Only lines holding "during" are needed; copy each of them from the data below.

== Segment start ==

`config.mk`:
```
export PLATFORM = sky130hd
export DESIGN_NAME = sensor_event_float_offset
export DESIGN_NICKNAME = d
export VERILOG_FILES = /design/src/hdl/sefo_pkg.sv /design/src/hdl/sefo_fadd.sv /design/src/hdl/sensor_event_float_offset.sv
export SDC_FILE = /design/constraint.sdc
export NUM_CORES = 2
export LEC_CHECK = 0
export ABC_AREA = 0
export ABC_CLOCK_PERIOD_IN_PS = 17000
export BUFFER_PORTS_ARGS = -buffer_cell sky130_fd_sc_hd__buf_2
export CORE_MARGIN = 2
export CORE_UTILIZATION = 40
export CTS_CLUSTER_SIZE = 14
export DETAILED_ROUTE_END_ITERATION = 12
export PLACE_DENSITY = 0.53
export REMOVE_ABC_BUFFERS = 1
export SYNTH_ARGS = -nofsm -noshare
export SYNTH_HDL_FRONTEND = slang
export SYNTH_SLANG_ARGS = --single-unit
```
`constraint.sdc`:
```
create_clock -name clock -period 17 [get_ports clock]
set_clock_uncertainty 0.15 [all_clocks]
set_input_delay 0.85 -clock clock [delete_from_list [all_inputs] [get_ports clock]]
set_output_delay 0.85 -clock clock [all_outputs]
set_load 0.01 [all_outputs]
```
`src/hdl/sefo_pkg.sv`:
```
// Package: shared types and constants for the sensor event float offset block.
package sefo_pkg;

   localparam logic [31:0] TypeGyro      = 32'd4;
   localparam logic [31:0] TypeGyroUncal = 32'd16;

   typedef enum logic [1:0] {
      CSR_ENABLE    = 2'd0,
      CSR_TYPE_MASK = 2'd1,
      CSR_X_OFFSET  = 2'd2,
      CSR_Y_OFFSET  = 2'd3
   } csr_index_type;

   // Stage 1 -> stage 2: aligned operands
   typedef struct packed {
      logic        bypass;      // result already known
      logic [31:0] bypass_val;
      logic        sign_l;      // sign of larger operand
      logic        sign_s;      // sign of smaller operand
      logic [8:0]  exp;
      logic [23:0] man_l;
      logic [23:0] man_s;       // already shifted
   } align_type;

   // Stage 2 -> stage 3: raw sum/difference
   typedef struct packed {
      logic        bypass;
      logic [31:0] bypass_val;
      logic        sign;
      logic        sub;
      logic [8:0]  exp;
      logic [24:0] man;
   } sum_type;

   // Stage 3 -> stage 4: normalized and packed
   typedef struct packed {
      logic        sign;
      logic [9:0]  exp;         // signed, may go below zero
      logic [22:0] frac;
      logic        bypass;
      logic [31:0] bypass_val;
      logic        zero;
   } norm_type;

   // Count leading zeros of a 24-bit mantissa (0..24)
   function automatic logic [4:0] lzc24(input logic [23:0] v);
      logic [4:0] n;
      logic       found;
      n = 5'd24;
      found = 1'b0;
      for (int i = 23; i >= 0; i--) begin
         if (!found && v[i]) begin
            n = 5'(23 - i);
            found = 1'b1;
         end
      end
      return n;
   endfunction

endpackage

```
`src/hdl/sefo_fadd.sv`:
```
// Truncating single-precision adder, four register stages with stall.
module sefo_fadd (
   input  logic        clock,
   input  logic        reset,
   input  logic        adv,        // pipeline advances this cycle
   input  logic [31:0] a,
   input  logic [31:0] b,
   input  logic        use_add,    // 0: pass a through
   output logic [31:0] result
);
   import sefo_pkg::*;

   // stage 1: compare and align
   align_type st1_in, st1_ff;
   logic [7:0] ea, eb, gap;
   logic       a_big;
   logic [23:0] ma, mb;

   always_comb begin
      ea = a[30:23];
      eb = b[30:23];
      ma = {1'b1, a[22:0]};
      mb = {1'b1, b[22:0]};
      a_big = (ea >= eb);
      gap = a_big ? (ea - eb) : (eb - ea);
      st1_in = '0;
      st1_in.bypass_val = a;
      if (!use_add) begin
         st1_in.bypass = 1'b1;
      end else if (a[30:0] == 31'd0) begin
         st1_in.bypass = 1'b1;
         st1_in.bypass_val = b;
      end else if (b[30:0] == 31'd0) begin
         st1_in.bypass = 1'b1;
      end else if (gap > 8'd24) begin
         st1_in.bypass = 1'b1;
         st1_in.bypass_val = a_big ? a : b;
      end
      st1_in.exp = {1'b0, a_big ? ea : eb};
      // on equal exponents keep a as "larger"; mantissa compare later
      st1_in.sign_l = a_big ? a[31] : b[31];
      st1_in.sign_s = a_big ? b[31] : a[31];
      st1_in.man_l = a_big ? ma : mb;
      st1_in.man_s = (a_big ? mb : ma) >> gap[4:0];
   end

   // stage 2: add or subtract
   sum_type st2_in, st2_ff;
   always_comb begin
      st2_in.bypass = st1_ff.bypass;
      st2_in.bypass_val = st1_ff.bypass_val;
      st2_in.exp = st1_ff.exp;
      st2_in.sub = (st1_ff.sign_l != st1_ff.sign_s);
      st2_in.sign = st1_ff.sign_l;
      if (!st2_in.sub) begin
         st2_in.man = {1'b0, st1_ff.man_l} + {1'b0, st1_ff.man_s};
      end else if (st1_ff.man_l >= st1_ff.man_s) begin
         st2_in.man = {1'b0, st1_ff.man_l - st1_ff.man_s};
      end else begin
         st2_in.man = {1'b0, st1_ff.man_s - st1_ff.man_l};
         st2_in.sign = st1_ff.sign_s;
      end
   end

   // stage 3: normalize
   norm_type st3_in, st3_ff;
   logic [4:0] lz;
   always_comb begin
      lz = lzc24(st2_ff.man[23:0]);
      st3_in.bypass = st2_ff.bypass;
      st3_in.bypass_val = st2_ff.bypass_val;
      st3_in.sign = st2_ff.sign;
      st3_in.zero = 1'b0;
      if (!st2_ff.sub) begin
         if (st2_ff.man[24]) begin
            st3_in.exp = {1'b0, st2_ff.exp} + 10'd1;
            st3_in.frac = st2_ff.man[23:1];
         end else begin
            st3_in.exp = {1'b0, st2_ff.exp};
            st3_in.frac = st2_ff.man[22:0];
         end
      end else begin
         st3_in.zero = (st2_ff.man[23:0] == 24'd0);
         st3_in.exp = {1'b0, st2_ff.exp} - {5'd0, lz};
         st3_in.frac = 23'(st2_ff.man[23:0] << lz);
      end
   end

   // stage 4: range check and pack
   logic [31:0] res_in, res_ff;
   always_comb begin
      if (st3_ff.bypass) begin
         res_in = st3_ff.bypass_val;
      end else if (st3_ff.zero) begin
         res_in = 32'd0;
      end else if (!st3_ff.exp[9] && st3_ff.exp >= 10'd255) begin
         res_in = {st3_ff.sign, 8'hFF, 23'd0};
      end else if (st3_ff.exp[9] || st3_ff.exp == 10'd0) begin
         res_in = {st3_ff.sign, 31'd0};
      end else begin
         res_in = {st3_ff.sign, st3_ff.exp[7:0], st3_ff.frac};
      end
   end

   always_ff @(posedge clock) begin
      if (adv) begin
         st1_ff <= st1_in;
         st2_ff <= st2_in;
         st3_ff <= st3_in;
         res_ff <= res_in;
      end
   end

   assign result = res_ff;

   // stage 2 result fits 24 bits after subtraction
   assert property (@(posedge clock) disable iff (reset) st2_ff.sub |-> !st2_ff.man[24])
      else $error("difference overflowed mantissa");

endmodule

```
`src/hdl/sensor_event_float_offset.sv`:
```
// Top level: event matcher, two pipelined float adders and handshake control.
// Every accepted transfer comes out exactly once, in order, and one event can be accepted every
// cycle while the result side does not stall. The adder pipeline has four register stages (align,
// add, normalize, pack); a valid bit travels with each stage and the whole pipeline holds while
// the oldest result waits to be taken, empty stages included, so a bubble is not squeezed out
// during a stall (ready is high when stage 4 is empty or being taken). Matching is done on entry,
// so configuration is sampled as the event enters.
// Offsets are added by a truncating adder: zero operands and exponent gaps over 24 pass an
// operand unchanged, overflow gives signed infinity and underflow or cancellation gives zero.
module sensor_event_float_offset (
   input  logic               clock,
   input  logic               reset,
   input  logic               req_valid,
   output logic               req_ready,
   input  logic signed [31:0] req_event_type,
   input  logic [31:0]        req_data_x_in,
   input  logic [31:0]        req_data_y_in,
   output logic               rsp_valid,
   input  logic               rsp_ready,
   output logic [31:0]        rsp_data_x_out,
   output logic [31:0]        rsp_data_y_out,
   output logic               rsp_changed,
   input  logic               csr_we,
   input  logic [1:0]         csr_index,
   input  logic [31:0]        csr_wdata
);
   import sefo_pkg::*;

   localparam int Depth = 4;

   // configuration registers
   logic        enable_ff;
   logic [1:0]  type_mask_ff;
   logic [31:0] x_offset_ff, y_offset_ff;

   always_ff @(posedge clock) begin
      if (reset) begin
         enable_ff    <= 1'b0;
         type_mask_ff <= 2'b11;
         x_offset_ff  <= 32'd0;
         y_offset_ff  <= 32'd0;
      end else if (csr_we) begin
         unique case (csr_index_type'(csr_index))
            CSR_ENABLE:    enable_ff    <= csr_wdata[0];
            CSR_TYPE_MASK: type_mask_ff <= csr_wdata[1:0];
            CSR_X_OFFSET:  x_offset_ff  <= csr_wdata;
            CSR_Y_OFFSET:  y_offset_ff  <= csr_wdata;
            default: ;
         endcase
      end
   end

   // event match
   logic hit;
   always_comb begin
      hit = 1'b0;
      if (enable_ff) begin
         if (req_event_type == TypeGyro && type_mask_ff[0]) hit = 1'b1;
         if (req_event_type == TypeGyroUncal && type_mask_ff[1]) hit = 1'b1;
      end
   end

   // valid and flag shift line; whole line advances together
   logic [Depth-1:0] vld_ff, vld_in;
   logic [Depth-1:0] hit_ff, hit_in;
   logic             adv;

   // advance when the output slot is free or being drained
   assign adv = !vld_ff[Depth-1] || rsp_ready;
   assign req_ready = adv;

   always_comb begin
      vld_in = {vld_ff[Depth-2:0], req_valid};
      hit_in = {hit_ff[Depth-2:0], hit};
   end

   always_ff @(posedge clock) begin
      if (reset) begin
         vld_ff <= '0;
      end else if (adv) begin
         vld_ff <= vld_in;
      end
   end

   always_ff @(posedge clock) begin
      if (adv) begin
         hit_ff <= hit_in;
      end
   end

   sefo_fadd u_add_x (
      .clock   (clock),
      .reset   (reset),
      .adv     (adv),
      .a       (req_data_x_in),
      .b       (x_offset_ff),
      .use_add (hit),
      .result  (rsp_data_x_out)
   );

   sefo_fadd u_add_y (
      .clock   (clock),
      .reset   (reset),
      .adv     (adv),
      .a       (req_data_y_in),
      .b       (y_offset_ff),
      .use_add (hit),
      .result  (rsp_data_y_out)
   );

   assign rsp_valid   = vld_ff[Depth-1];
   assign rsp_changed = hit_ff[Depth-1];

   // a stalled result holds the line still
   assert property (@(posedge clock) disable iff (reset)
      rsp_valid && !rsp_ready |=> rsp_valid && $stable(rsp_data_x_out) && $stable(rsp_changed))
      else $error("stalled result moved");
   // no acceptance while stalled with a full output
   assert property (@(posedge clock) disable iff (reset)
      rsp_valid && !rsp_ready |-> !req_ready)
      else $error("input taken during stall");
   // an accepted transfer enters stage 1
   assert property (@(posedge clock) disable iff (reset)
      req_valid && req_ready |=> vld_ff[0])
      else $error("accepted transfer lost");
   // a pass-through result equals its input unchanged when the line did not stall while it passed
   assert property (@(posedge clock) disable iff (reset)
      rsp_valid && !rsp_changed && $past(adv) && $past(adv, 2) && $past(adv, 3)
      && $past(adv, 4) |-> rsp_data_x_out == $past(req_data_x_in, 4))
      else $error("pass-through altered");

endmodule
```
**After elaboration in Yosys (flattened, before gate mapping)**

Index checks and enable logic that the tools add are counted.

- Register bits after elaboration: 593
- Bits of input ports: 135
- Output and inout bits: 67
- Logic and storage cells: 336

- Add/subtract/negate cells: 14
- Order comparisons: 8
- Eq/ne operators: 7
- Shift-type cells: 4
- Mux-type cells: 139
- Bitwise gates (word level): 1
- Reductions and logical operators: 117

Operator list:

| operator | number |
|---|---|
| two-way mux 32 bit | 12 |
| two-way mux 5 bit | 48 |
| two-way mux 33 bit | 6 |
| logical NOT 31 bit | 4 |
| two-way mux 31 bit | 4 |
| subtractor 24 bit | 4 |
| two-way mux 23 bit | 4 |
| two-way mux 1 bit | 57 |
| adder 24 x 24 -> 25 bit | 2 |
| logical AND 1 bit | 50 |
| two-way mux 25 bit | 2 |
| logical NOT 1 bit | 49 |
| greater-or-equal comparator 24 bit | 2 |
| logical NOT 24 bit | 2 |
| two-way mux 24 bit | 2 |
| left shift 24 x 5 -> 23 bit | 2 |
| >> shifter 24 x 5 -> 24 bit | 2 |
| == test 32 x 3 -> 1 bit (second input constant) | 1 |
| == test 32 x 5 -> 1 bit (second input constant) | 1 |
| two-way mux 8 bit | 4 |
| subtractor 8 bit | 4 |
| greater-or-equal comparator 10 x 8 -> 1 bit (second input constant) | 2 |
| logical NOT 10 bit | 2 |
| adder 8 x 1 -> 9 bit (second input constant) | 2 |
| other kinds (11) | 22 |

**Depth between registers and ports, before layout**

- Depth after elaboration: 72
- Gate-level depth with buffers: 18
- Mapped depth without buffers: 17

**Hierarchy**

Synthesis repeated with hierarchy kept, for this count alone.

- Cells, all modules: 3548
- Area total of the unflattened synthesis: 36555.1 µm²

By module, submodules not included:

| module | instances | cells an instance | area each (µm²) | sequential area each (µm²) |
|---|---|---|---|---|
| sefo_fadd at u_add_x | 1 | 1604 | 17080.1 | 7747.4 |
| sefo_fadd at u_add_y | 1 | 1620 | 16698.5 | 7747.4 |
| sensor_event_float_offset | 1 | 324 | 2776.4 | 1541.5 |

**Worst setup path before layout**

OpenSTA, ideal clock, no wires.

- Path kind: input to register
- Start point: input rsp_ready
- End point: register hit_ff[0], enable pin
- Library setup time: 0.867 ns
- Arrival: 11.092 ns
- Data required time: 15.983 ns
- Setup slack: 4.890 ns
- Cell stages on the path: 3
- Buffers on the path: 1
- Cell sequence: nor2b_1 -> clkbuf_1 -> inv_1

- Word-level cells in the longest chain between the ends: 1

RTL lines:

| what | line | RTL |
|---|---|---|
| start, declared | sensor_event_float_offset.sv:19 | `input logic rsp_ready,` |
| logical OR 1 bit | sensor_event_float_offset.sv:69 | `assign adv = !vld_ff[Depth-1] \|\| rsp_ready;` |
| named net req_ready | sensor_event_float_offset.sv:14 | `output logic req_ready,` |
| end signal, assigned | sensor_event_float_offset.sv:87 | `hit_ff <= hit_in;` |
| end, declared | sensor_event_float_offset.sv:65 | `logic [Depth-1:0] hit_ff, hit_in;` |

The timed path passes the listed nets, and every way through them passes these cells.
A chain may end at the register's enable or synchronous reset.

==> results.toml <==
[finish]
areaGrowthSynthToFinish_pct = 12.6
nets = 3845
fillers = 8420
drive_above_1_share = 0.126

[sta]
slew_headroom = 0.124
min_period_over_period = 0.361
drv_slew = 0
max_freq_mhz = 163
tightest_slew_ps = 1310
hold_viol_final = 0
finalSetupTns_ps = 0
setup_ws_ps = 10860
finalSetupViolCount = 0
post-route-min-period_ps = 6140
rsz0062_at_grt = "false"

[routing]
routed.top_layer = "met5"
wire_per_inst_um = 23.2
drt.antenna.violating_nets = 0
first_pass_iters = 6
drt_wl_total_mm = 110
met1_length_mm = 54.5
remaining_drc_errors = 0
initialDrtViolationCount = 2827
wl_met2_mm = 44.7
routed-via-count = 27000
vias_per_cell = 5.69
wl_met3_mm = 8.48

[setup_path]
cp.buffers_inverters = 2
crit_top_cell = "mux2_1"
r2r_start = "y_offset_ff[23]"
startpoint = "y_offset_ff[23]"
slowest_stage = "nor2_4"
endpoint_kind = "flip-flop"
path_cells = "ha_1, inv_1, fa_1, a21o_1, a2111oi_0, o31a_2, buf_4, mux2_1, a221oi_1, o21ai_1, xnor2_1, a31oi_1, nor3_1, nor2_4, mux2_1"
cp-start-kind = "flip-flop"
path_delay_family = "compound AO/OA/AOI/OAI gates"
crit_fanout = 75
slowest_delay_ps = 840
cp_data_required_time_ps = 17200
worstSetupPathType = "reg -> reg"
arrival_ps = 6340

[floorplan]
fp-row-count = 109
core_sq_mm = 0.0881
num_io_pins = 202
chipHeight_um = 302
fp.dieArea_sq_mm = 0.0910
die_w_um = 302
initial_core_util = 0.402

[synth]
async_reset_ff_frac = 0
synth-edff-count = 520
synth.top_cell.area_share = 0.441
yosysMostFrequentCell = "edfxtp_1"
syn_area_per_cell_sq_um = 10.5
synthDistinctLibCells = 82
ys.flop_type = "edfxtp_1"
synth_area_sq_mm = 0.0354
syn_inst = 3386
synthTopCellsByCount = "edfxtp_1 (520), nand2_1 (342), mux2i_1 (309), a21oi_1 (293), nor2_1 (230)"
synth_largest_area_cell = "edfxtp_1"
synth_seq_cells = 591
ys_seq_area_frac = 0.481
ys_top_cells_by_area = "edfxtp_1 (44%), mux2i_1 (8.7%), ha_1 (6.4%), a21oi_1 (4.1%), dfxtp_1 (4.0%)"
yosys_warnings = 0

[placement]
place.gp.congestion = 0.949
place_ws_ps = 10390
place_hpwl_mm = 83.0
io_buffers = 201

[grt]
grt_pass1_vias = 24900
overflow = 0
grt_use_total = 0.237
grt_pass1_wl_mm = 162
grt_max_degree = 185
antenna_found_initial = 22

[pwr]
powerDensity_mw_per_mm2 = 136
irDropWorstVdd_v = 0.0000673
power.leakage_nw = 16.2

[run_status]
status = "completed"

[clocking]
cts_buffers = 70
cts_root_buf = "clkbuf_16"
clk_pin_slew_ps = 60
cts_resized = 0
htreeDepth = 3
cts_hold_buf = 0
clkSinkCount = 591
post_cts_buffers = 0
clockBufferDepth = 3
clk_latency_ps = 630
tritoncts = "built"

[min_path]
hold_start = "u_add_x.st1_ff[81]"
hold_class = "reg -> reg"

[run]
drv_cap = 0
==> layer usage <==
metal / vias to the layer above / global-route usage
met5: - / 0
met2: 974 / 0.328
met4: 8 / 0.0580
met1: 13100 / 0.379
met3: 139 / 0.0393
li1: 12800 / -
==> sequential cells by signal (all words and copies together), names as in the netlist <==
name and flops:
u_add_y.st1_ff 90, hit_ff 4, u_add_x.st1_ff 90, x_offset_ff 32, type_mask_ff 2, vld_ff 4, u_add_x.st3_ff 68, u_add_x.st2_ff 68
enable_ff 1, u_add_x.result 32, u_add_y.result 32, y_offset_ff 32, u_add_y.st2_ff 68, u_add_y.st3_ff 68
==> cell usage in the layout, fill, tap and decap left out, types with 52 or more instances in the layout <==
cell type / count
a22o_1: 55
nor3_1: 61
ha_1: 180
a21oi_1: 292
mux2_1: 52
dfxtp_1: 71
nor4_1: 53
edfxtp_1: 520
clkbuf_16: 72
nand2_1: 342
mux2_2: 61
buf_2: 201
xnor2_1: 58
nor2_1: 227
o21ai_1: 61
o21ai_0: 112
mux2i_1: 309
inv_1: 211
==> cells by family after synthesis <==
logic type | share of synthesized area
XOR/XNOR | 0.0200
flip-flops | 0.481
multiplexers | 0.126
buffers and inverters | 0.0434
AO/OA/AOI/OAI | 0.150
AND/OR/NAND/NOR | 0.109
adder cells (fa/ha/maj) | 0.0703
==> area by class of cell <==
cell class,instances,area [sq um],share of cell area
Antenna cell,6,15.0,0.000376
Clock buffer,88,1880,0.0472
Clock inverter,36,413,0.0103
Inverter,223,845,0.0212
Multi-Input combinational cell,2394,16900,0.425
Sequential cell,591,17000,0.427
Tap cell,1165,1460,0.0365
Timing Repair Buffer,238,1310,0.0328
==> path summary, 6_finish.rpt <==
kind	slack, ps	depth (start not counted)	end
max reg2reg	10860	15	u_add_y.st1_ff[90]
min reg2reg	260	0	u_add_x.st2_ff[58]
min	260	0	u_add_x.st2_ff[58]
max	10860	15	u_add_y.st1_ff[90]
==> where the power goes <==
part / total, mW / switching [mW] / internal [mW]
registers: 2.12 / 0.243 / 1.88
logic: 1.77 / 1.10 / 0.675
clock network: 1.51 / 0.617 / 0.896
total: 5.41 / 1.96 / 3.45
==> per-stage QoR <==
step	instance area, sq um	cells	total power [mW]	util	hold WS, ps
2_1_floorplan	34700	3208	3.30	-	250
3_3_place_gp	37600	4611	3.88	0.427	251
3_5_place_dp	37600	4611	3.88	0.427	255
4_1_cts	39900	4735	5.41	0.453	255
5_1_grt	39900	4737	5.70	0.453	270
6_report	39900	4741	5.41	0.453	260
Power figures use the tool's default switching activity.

== Segment end ==
== Segment start ==

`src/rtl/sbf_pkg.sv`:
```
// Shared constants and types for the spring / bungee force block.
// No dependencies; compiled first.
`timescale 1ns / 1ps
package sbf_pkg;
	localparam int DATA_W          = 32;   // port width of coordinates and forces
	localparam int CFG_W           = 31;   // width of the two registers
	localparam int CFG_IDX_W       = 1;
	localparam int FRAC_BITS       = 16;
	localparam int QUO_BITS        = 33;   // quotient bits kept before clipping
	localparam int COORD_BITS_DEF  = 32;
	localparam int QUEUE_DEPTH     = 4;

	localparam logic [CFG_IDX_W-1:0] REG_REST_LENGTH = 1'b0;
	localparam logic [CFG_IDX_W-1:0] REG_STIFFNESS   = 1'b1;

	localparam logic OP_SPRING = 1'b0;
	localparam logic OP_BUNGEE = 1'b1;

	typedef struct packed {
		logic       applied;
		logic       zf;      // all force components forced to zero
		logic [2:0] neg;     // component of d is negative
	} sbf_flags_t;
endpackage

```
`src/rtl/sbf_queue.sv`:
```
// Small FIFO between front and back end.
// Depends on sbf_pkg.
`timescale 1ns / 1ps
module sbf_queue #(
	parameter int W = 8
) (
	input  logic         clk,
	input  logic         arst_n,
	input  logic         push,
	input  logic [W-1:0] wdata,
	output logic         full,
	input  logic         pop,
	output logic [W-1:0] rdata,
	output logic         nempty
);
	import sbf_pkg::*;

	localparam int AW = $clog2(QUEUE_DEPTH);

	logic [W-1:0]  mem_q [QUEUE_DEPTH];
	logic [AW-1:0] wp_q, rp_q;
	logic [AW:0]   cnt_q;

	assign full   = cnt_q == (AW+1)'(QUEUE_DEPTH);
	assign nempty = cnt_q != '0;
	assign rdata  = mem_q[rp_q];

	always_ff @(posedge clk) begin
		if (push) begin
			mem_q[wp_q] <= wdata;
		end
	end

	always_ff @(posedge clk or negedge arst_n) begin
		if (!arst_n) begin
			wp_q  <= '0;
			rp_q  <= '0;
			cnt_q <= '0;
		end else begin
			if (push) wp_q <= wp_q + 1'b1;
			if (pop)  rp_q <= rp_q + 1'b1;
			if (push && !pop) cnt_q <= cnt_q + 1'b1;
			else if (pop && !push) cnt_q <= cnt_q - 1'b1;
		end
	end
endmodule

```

== Segment end ==

■ **Solution to the problem**:
// during a stall (ready is high when stage 4 is empty or being taken). Matching is done on entry,
      else $error("input taken during stall");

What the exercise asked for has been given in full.